== Segment start ==

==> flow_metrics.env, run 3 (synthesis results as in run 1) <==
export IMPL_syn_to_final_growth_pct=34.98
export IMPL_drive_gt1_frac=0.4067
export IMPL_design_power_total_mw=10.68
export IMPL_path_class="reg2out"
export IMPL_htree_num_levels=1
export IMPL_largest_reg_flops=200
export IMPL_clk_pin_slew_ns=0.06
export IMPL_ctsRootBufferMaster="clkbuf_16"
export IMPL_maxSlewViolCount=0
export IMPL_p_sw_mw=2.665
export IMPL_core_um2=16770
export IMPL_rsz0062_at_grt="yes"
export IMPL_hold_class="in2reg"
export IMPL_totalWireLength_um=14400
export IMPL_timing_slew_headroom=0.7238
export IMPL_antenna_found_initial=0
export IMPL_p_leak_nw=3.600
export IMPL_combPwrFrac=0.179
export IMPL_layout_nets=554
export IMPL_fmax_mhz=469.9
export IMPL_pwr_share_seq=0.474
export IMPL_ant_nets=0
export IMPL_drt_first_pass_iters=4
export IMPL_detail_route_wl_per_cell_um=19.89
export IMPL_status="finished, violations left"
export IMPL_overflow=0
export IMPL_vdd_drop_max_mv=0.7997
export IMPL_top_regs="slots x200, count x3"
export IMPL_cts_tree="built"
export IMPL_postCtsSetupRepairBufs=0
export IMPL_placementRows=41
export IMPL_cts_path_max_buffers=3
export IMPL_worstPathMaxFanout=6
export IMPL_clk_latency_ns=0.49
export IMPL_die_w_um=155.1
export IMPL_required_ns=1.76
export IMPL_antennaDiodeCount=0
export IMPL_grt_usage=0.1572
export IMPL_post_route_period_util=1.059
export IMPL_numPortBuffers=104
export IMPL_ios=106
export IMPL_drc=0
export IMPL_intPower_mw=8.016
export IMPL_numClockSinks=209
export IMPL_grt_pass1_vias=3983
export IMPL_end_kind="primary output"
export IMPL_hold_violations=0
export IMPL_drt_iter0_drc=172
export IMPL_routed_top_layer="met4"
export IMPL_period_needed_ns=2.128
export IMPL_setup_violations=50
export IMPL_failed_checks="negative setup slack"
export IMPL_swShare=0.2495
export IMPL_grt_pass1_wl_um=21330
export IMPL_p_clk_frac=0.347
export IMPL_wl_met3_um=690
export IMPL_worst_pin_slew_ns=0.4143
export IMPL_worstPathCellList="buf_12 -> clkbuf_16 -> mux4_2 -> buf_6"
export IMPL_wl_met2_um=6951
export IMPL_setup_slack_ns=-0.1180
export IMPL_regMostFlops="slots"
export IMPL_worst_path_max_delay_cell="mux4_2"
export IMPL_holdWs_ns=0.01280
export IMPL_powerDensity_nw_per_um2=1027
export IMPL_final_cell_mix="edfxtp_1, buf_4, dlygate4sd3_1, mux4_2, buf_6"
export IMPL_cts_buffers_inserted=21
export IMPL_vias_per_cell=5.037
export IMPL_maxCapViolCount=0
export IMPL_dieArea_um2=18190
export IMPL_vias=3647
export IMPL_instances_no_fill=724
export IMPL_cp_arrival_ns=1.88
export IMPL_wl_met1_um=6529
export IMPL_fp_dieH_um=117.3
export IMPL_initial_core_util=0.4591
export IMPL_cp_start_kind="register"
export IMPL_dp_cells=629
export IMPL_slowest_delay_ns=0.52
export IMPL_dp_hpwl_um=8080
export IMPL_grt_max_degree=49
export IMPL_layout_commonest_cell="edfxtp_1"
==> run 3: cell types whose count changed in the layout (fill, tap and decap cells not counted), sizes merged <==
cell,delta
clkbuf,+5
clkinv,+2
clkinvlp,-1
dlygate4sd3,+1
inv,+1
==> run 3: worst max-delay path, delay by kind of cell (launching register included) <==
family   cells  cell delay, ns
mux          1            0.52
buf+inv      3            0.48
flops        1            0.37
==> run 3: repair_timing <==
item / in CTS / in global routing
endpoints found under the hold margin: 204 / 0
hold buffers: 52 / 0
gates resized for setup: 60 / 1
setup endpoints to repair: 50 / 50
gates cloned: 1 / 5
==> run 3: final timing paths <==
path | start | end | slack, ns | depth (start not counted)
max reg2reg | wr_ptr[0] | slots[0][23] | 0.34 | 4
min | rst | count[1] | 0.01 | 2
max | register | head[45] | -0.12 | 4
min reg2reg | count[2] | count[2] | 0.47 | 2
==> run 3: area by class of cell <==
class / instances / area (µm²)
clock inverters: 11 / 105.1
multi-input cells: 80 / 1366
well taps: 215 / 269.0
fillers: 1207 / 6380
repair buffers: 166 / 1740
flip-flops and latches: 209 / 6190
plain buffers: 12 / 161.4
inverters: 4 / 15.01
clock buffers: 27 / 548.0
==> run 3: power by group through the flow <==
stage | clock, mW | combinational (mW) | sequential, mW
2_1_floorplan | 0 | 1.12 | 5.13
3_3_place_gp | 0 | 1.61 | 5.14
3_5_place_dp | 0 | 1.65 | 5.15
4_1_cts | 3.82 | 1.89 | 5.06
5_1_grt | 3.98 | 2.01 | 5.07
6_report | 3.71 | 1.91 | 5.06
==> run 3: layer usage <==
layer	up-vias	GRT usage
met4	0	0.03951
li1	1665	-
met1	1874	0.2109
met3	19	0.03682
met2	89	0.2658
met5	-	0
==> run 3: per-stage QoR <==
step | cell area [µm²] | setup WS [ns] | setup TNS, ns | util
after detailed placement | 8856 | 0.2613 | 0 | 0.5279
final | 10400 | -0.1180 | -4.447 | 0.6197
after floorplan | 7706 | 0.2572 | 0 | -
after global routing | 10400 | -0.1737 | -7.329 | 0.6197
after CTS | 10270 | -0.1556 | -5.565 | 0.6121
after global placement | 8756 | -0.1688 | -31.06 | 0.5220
--- src/hdl/tgarle_pkg.sv ---
package tgarle_pkg;

  // field and register widths
  localparam int unsigned BYTE_W      = 8;
  localparam int unsigned PIXEL_W     = 32;
  localparam int unsigned RUN_W       = 8;
  localparam int unsigned BPP_W       = 3;
  localparam int unsigned DIM_W       = 16;
  localparam int unsigned COUNT_W     = 2 * DIM_W;
  localparam int unsigned CFG_INDEX_W = 2;
  localparam int unsigned CFG_DATA_W  = 16;

  // result queue depth
  localparam int unsigned DEFAULT_FIFO_DEPTH = 2;

  // register reset values
  localparam logic [BPP_W-1:0] BPP_RESET = 3'd4;
  localparam logic [DIM_W-1:0] DIM_RESET = 16'd1;

  // pixel sizes in bytes
  localparam logic [2:0] BPP_SMALL = 3'd3;
  localparam logic [2:0] BPP_LARGE = 3'd4;

  // packet header layout
  localparam int unsigned PKT_TYPE_BIT   = 7;
  localparam logic [6:0]  PKT_COUNT_MASK = 7'h7f;

  // cycles the front holds off after a register write
  localparam logic [1:0] SETTLE_CYCLES = 2'd2;

  typedef enum logic [CFG_INDEX_W-1:0] {
    CFG_BPP    = 2'd0,
    CFG_WIDTH  = 2'd1,
    CFG_HEIGHT = 2'd2
  } cfg_index_e;

  // finished pixel from the byte parser
  typedef struct packed {
    logic               pix_done;
    logic               repeat_pkt;
    logic [RUN_W-1:0]   packet_left;
    logic [PIXEL_W-1:0] pixel;
  } pix_evt_t;

  // status from the pixel counter back to the parser
  typedef struct packed {
    logic blocked;
    logic four_bytes;
  } count_stat_t;

  // one result item
  typedef struct packed {
    logic [PIXEL_W-1:0] pixel_value;
    logic [RUN_W-1:0]   run_length;
    logic               image_done;
    logic               run_clipped;
  } result_t;

endpackage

== Segment end ==

__Your goal__
With the line that has "export IMPL_required_ns=1.76" as the first and the line that has "export IMPL_initial_core_util=0.4591" as the last, repeat exactly that run of lines above and no more.

__Exercise answer__
export IMPL_required_ns=1.76
export IMPL_antennaDiodeCount=0
export IMPL_grt_usage=0.1572
export IMPL_post_route_period_util=1.059
export IMPL_numPortBuffers=104
export IMPL_ios=106
export IMPL_drc=0
export IMPL_intPower_mw=8.016
export IMPL_numClockSinks=209
export IMPL_grt_pass1_vias=3983
export IMPL_end_kind="primary output"
export IMPL_hold_violations=0
export IMPL_drt_iter0_drc=172
export IMPL_routed_top_layer="met4"
export IMPL_period_needed_ns=2.128
export IMPL_setup_violations=50
export IMPL_failed_checks="negative setup slack"
export IMPL_swShare=0.2495
export IMPL_grt_pass1_wl_um=21330
export IMPL_p_clk_frac=0.347
export IMPL_wl_met3_um=690
export IMPL_worst_pin_slew_ns=0.4143
export IMPL_worstPathCellList="buf_12 -> clkbuf_16 -> mux4_2 -> buf_6"
export IMPL_wl_met2_um=6951
export IMPL_setup_slack_ns=-0.1180
export IMPL_regMostFlops="slots"
export IMPL_worst_path_max_delay_cell="mux4_2"
export IMPL_holdWs_ns=0.01280
export IMPL_powerDensity_nw_per_um2=1027
export IMPL_final_cell_mix="edfxtp_1, buf_4, dlygate4sd3_1, mux4_2, buf_6"
export IMPL_cts_buffers_inserted=21
export IMPL_vias_per_cell=5.037
export IMPL_maxCapViolCount=0
export IMPL_dieArea_um2=18190
export IMPL_vias=3647
export IMPL_instances_no_fill=724
export IMPL_cp_arrival_ns=1.88
export IMPL_wl_met1_um=6529
export IMPL_fp_dieH_um=117.3
export IMPL_initial_core_util=0.4591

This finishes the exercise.